§ **EXERCISE DETAILS**:
Nothing outside the range is wanted. Repeat exactly the lines below from the one with "ext_s2_q <= 1'b0;" through the one with "sample_period_setting_q <= MFM_SAMPLE_PERIOD_SETTING_RESET;".

§ **DATA PROVIDED**:
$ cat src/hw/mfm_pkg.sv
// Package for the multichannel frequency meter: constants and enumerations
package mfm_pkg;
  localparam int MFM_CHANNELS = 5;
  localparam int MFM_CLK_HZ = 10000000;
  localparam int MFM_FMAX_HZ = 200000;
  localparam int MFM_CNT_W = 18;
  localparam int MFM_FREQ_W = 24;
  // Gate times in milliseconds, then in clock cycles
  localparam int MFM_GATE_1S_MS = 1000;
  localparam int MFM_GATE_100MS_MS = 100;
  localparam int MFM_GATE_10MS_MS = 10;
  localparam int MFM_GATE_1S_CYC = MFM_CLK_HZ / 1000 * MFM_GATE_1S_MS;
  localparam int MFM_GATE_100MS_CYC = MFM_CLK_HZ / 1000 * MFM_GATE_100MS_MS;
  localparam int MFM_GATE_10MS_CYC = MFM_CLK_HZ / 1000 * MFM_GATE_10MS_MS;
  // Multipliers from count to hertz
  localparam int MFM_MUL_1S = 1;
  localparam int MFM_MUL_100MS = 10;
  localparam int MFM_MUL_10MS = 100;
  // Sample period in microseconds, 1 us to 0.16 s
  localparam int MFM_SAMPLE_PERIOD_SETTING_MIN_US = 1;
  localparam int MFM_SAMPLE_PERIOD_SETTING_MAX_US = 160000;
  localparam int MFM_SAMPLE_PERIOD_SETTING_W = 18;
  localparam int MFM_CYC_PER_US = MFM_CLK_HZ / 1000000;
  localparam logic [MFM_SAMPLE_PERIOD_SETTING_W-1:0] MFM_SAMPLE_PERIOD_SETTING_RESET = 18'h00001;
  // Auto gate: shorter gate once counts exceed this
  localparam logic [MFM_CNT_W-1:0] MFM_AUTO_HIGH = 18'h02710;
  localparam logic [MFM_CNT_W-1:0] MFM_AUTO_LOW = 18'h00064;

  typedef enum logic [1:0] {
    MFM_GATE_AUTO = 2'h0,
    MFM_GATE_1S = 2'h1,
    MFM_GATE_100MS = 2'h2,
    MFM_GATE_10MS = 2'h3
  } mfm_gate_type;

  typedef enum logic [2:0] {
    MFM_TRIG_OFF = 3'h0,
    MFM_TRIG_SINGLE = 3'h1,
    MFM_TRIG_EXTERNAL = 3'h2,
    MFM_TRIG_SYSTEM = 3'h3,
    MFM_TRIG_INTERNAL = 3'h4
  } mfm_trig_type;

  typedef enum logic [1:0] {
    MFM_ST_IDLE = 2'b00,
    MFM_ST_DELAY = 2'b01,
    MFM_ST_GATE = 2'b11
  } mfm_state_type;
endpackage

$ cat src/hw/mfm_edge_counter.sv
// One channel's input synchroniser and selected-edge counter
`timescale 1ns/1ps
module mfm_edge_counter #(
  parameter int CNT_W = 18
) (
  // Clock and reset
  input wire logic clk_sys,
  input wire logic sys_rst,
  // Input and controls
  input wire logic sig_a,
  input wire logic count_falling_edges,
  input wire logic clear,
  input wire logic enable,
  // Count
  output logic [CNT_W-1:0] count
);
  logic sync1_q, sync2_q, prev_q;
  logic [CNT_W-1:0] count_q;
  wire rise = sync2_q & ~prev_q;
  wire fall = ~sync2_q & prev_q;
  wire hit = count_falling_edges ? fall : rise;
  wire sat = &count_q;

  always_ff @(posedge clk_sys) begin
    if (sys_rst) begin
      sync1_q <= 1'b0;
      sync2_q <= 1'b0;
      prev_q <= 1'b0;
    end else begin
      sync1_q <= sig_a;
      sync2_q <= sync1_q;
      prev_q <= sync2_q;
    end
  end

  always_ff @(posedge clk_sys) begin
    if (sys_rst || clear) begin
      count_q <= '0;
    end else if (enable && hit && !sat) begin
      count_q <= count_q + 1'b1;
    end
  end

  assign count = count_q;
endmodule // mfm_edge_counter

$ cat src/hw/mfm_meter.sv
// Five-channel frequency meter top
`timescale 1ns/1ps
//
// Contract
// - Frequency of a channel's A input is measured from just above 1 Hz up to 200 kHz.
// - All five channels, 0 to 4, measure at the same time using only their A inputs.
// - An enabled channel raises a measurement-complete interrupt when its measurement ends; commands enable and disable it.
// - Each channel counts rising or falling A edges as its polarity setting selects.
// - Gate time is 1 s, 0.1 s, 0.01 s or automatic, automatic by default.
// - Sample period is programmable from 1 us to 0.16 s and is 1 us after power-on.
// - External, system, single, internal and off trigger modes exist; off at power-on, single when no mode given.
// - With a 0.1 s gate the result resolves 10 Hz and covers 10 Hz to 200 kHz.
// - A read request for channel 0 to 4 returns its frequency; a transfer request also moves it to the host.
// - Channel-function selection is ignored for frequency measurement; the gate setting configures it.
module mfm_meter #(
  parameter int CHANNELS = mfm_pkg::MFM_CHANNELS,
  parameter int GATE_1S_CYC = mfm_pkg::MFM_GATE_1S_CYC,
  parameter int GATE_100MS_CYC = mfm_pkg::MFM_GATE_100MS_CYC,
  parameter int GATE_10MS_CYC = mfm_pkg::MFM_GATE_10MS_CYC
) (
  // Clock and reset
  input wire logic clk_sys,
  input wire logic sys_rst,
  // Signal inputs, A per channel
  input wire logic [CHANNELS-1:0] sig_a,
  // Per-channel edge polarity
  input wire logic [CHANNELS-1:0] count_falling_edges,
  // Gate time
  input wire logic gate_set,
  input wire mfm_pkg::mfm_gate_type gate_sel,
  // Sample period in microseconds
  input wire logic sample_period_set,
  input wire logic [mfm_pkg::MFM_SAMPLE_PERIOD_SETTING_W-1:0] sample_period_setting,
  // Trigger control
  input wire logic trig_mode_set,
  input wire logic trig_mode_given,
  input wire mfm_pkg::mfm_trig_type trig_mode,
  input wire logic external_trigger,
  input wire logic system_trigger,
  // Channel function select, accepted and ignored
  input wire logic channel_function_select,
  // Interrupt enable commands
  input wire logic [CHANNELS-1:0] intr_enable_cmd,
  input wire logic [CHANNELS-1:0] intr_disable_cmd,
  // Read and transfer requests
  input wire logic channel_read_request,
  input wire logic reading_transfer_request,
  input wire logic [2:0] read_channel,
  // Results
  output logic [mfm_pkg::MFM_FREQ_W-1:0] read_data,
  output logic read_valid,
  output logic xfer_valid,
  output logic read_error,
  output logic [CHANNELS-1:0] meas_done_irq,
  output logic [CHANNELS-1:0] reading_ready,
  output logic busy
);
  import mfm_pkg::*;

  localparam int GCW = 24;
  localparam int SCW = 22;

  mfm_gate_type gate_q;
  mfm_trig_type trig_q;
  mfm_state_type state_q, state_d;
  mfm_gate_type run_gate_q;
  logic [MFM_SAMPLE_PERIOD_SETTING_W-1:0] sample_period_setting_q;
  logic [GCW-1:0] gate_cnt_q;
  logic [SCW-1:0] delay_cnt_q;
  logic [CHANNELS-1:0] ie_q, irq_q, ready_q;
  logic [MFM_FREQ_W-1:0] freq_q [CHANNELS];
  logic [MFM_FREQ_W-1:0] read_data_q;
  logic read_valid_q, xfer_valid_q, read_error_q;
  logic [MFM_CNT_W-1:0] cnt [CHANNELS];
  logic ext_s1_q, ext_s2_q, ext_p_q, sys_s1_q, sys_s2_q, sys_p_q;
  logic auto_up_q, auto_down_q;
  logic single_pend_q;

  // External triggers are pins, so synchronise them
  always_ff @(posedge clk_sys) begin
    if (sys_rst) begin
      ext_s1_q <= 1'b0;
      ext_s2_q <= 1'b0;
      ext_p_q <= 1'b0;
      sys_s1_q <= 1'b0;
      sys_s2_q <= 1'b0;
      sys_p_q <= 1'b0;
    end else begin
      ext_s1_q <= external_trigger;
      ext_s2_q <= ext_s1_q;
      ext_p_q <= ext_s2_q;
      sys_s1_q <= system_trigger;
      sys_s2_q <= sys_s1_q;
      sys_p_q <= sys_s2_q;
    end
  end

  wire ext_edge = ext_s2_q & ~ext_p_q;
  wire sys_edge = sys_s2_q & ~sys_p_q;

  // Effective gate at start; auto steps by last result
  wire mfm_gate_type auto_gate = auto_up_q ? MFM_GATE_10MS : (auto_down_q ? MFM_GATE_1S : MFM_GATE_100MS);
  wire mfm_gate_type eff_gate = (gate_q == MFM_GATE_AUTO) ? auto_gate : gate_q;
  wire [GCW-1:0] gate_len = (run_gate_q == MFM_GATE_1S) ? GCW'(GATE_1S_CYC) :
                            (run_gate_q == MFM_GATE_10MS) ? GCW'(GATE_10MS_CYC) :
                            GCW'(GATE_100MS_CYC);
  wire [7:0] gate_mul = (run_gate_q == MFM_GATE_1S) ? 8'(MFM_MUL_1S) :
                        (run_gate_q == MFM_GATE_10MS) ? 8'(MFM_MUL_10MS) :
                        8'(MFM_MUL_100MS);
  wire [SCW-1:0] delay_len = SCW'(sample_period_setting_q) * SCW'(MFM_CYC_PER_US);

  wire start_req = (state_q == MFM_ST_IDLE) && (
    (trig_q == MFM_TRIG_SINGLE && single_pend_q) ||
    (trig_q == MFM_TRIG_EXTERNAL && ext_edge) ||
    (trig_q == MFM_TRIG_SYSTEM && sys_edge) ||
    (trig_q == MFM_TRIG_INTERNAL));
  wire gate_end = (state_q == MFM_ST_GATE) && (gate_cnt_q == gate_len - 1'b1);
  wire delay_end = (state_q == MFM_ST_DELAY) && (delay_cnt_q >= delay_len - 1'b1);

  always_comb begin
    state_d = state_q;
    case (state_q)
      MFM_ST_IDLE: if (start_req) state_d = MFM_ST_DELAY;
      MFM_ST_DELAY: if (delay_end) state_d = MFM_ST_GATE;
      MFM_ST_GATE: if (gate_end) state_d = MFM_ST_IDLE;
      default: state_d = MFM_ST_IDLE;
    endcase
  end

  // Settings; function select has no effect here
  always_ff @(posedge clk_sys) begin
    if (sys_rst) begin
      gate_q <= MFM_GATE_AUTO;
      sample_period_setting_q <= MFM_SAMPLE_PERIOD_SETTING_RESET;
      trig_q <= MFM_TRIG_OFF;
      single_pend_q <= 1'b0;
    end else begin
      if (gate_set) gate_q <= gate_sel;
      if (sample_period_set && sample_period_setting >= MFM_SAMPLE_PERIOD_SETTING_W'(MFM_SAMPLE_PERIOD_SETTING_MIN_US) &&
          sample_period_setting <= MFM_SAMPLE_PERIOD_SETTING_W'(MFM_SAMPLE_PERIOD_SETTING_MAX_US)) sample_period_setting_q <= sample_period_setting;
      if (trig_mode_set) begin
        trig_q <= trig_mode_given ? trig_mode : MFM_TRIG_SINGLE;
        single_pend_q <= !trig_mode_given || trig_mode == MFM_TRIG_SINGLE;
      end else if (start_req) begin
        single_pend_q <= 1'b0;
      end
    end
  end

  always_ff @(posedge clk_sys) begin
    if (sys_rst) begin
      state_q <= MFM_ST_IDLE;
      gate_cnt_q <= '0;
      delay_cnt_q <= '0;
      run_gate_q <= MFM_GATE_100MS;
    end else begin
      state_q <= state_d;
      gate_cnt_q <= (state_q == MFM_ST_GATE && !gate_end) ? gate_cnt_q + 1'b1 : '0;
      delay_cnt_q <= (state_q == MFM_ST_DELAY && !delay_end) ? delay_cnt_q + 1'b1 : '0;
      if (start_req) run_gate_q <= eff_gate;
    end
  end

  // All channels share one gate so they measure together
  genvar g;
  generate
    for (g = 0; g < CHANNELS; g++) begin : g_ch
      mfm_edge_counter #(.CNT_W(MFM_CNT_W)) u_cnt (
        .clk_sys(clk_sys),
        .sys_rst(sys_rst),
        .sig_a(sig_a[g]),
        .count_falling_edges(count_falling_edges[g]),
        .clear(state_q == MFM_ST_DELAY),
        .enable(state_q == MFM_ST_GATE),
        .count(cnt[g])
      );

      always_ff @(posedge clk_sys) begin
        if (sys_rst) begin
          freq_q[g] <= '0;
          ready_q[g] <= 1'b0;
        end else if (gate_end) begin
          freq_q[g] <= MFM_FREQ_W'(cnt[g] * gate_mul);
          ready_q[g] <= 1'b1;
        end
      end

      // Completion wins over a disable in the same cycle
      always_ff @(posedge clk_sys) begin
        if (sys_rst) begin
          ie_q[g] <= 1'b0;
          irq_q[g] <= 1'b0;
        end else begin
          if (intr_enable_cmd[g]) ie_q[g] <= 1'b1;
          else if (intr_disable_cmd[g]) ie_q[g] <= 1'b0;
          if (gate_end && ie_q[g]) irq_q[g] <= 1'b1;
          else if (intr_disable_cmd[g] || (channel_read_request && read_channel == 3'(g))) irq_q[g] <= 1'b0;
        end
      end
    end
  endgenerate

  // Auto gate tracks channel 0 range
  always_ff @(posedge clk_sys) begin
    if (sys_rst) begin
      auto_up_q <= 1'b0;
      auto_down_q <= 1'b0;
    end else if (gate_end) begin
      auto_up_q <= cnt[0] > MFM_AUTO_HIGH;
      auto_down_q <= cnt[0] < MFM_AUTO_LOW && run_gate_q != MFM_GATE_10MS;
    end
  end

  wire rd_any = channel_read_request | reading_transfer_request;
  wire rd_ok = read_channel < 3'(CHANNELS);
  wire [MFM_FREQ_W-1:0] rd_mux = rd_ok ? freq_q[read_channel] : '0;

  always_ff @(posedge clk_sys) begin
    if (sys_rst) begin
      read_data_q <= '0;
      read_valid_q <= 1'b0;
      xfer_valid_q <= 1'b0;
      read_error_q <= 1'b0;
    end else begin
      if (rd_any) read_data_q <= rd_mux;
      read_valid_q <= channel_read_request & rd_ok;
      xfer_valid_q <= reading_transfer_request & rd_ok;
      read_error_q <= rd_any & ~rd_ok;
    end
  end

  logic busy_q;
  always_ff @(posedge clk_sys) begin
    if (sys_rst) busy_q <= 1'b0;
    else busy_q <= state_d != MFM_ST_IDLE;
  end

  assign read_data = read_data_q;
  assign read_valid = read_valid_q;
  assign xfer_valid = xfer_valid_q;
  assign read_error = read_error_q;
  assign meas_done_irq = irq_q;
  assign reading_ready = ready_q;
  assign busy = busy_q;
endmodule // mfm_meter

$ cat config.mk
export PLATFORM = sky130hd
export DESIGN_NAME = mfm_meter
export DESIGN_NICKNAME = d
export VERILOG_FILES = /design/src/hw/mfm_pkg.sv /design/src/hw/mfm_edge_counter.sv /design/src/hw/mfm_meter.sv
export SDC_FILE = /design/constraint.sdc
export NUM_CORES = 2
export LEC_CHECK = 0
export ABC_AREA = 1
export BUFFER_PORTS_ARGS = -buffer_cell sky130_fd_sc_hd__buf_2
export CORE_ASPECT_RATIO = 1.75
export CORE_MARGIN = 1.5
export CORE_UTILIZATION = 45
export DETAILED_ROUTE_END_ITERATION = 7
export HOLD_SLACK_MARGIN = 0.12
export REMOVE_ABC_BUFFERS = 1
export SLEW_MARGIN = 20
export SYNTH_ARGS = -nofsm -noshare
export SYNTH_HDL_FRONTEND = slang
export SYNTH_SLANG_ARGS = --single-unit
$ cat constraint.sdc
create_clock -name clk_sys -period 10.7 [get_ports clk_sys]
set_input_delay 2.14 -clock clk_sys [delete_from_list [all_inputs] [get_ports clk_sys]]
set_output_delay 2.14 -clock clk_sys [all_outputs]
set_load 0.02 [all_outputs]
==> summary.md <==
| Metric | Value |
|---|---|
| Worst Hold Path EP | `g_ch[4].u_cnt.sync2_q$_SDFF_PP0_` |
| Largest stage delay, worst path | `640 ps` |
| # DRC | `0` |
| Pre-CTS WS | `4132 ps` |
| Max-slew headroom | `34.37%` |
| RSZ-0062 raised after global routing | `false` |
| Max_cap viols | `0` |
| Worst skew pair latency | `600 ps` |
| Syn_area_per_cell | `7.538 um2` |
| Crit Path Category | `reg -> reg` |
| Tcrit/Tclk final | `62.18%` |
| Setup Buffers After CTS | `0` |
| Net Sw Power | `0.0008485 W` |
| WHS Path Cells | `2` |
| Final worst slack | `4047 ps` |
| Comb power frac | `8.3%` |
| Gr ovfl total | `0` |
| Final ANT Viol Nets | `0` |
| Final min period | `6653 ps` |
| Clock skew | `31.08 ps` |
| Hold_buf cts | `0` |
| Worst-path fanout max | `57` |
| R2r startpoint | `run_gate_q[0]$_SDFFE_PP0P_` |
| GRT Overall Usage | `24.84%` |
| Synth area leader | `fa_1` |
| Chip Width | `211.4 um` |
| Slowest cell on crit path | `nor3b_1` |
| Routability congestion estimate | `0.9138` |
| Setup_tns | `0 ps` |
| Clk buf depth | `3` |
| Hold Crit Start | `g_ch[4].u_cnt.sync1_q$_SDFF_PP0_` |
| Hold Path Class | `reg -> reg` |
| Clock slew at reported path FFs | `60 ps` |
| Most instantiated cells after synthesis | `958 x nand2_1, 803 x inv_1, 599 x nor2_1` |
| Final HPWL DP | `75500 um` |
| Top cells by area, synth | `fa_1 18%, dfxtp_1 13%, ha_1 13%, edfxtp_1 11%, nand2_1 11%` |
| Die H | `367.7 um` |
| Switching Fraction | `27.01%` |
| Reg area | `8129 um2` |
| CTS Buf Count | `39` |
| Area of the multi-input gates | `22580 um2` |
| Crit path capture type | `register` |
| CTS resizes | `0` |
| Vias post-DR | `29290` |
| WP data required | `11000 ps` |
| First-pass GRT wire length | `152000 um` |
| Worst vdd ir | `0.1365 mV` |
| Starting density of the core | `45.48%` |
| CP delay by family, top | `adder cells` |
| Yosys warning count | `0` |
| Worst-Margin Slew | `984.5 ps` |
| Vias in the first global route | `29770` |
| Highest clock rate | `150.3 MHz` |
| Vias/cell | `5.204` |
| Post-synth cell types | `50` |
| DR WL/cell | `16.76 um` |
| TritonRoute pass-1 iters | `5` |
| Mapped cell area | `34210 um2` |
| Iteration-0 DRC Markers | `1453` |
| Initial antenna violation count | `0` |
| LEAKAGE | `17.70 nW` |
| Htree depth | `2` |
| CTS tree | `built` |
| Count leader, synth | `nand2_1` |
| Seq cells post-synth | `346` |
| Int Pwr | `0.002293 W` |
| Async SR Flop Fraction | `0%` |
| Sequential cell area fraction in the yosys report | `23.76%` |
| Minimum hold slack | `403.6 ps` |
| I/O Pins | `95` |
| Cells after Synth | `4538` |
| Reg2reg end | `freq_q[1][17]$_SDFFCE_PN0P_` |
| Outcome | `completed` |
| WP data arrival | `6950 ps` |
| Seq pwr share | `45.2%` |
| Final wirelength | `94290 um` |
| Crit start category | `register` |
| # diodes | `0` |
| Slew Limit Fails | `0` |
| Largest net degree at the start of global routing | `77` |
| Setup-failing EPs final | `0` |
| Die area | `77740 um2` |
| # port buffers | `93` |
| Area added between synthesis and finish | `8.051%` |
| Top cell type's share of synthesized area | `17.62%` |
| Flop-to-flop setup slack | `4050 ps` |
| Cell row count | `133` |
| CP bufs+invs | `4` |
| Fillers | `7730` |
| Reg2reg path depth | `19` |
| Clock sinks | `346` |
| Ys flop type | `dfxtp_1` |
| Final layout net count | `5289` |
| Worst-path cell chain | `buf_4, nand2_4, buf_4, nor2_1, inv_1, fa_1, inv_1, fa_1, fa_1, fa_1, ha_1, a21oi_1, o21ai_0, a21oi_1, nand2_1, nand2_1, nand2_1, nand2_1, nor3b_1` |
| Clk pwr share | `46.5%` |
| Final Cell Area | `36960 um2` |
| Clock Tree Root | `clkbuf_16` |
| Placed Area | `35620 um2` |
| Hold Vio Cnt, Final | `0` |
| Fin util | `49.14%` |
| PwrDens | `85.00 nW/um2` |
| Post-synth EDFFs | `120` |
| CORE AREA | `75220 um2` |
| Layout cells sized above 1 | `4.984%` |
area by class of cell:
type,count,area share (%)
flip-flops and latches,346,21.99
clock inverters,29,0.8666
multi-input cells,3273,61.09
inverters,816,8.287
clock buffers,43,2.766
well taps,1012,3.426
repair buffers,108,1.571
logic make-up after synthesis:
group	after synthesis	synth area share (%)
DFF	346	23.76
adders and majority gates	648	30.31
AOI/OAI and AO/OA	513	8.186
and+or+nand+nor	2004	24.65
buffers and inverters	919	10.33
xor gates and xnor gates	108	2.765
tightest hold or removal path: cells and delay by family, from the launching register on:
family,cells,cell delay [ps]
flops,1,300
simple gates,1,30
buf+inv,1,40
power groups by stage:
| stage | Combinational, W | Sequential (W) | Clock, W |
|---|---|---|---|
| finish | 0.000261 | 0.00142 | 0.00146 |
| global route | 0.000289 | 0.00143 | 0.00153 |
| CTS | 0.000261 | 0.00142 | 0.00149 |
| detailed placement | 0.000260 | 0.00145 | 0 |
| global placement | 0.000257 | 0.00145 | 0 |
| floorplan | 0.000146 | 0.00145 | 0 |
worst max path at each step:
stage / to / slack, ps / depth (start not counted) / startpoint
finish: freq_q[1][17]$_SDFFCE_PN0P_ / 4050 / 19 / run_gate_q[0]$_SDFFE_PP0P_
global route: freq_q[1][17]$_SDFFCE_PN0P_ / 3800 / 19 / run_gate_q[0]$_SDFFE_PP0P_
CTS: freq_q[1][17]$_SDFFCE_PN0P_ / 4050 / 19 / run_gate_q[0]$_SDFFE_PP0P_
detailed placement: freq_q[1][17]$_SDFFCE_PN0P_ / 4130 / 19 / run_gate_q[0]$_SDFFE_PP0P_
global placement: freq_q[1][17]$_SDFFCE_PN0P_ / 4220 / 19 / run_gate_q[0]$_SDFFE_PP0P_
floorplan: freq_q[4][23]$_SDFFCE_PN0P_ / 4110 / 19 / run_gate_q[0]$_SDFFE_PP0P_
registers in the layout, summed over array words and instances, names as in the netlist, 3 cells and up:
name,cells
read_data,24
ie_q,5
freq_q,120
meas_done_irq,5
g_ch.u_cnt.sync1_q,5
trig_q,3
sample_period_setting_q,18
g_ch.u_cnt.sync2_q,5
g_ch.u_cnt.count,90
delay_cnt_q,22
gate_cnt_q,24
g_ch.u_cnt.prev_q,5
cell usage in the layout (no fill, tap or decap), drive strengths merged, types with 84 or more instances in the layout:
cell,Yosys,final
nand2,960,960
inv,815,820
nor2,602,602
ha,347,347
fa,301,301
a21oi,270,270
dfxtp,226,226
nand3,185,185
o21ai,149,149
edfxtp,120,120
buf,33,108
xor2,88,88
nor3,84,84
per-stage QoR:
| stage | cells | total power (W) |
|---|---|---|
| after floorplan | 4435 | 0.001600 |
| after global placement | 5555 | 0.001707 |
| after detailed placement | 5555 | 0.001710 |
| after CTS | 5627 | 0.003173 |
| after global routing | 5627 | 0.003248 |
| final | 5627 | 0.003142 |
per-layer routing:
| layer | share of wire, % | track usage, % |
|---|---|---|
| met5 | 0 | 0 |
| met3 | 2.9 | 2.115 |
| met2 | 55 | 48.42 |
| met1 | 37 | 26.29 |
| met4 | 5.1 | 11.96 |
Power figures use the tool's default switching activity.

§ **RESPONSE AREA**:
      ext_s2_q <= 1'b0;
      ext_p_q <= 1'b0;
      sys_s1_q <= 1'b0;
      sys_s2_q <= 1'b0;
      sys_p_q <= 1'b0;
    end else begin
      ext_s1_q <= external_trigger;
      ext_s2_q <= ext_s1_q;
      ext_p_q <= ext_s2_q;
      sys_s1_q <= system_trigger;
      sys_s2_q <= sys_s1_q;
      sys_p_q <= sys_s2_q;
    end
  end

  wire ext_edge = ext_s2_q & ~ext_p_q;
  wire sys_edge = sys_s2_q & ~sys_p_q;

  // Effective gate at start; auto steps by last result
  wire mfm_gate_type auto_gate = auto_up_q ? MFM_GATE_10MS : (auto_down_q ? MFM_GATE_1S : MFM_GATE_100MS);
  wire mfm_gate_type eff_gate = (gate_q == MFM_GATE_AUTO) ? auto_gate : gate_q;
  wire [GCW-1:0] gate_len = (run_gate_q == MFM_GATE_1S) ? GCW'(GATE_1S_CYC) :
                            (run_gate_q == MFM_GATE_10MS) ? GCW'(GATE_10MS_CYC) :
                            GCW'(GATE_100MS_CYC);
  wire [7:0] gate_mul = (run_gate_q == MFM_GATE_1S) ? 8'(MFM_MUL_1S) :
                        (run_gate_q == MFM_GATE_10MS) ? 8'(MFM_MUL_10MS) :
                        8'(MFM_MUL_100MS);
  wire [SCW-1:0] delay_len = SCW'(sample_period_setting_q) * SCW'(MFM_CYC_PER_US);

  wire start_req = (state_q == MFM_ST_IDLE) && (
    (trig_q == MFM_TRIG_SINGLE && single_pend_q) ||
    (trig_q == MFM_TRIG_EXTERNAL && ext_edge) ||
    (trig_q == MFM_TRIG_SYSTEM && sys_edge) ||
    (trig_q == MFM_TRIG_INTERNAL));
  wire gate_end = (state_q == MFM_ST_GATE) && (gate_cnt_q == gate_len - 1'b1);
  wire delay_end = (state_q == MFM_ST_DELAY) && (delay_cnt_q >= delay_len - 1'b1);

  always_comb begin
    state_d = state_q;
    case (state_q)
      MFM_ST_IDLE: if (start_req) state_d = MFM_ST_DELAY;
      MFM_ST_DELAY: if (delay_end) state_d = MFM_ST_GATE;
      MFM_ST_GATE: if (gate_end) state_d = MFM_ST_IDLE;
      default: state_d = MFM_ST_IDLE;
    endcase
  end

  // Settings; function select has no effect here
  always_ff @(posedge clk_sys) begin
    if (sys_rst) begin
      gate_q <= MFM_GATE_AUTO;
      sample_period_setting_q <= MFM_SAMPLE_PERIOD_SETTING_RESET;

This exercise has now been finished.